Munich

The concept of a single ‘European research area’ last week took another step towards becoming a reality. At a meeting in Luxembourg, the research ministers of the 15 member states of the European Union (EU) fixed a schedule for changes intended to increase the efficiency and competitiveness of basic science in Europe.

The aim is to forge closer links, at both practical and strategic levels, between the scientific activities and science policies pursued by individual member states through their national research agencies.

A number of scientific organizations welcomed the agreement as a major achievement. “What we have here is a clear outline of a true, and urgently needed, joint European science policy,” says Enric Banda, secretary general of the European Science Foundation (ESF).

The various measures for establishing the single research area are now set to be implemented by the end of 2001. They include creating a single European patent, compatible benchmarking of national research systems, building a high-speed trans-European research network, removing bureaucratic obstacles to the mobility of researchers, and opening national research programmes to selected transnational research projects.

The resolution is based on a proposal put forward in January by Philippe Busquin, the European Commissioner for research. However, as expected, a second resolution calling on the commission to support the infrastructure costs of Europe-wide life- science facilities was not endorsed (see Nature 405, 723; 2000).

Now that the European research ministers have formally endorsed Busquin's draft, the integration of national and EU research programmes appears to have become a significant practical priority.

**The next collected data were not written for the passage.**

$ cat src/counter_serial_pkg.sv
// ============================================================
// Shared constants and types for the serial counter readout
package counter_serial_pkg;
    // ============================================================
    // Frame layout
    localparam int PREAMBLE_LEN = 32;
    localparam logic [5:0] PREAMBLE_FULL = 6'h20;
    localparam logic [1:0] OPC_READ = 2'h2;
    localparam logic [1:0] OPC_CLEAR = 2'h1;
    localparam int ADDR_W = 7;
    localparam logic [5:0] ADDR_LAST = 6'h06;
    localparam int DEV_W = 2;
    localparam logic [5:0] DEV_LAST = 6'h01;
    localparam int INDEX_W = 7;
    localparam logic [5:0] INDEX_LAST = 6'h06;
    localparam logic [5:0] OPC_LAST = 6'h01;
    localparam logic [5:0] TURN_LAST = 6'h01;
    localparam int DATA_W = 32;
    localparam logic [5:0] DATA_BITS = 6'h20;
    localparam int MEM_W = 16;
    localparam logic TBL_COUNTERS = 1'h1;
    localparam logic SCOPE_PORT = 1'h1;

    // ============================================================
    // Overflow flag registers
    localparam int PORTS = 9;
    localparam int FLAG_W = 18;
    localparam logic [6:0] OFS_TX_FLAGS = 7'h3b;
    localparam logic [6:0] OFS_ERR_FLAGS = 7'h3c;
    localparam logic [17:0] FLAGS_RESET = 18'h00000;
    localparam logic [13:0] FLAGS_RSVD = 14'h0000;

    // ============================================================
    // Fetch sequencer steps
    typedef enum logic [2:0] {
        PH_IDLE, PH_WAIT1, PH_FIRST, PH_WAIT2, PH_SECOND
    } fetch_t;

    typedef enum logic [3:0] {
        ST_PREAMBLE, ST_START, ST_OPCODE, ST_TABLE, ST_ADDR,
        ST_TURN, ST_DATA, ST_DEVADDR, ST_SCOPE, ST_INDEX
    } state_t;

    // Counter wrap pulses, one bit per port, expansion port on bit 8
    typedef struct packed {
        logic [PORTS-1:0] txByte;
        logic [PORTS-1:0] txPkt;
        logic [PORTS-1:0] errCnt;
        logic [PORTS-1:0] colCnt;
    } ovf_events_t;

    // Counter clear request towards the statistics block
    typedef struct packed {
        logic valid;
        logic byPort;
        logic [INDEX_W-1:0] index;
    } clear_cmd_t;
endpackage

Reinder van Duinen, president of the ESF and head of the Netherlands' national research council, says that science and technology are now high on the agenda of Europe's leaders. He is particularly pleased that the research ministers have agreed on well-defined tasks and a strict timetable for their realization. “The fact that there is now a managerial schedule puts European science policy on the same political level as the monetary union, defence or foreign policy,” he says.

Richard Brook, chief executive of the British Engineering and Physical Sciences Research Council, similarly applauds Busquin's role in promoting the convergence of Europe's national science bases. He sees the resolution's suggestion of a coherent and comparable system of benchmarking national research performances as a necessary tool for achieving the common research space.

But Brook is also keen to stress that regional research efforts and small-scale collaboration will remain important. Moreover, he points out that, on legal and administrative grounds, national research councils have only limited opportunities to make funds available Europe-wide.

Even if such chances increase, there will be no dramatic overnight change. Indeed, the resolution suggests that the networking of national research programmes should start on a voluntary basis for goals with a European dimension. According to Banda, this matches the objectives of the ESF, which has recently set up its EUROCORES programme to aid collaboration between agencies or research organizations from different countries.

Ernst-Ludwig Winnacker, president of the DFG, Germany's main funding organization for university research, calls the European research area an extremely helpful concept. “Increased networking between national funding agencies is really desirable,” he says. “The DFG will do everything it can to help make Busquin's effort a success.”

At a press conference following last week's research council meeting, Busquin emphasized the advances in science and technology policy that have been made during the past six months. “Science has finally taken the place in Europe it deserves,” he said.

France's new science minister, Roger-Gérard Schwartzenberg, will next month succeed José Mariano Gago, the Portuguese science minister, as president of the European research council — the body that brings together EU research ministers. Schwartzenberg said last week that he is “fully sympathetic” with the course mapped out by Gago and Busquin.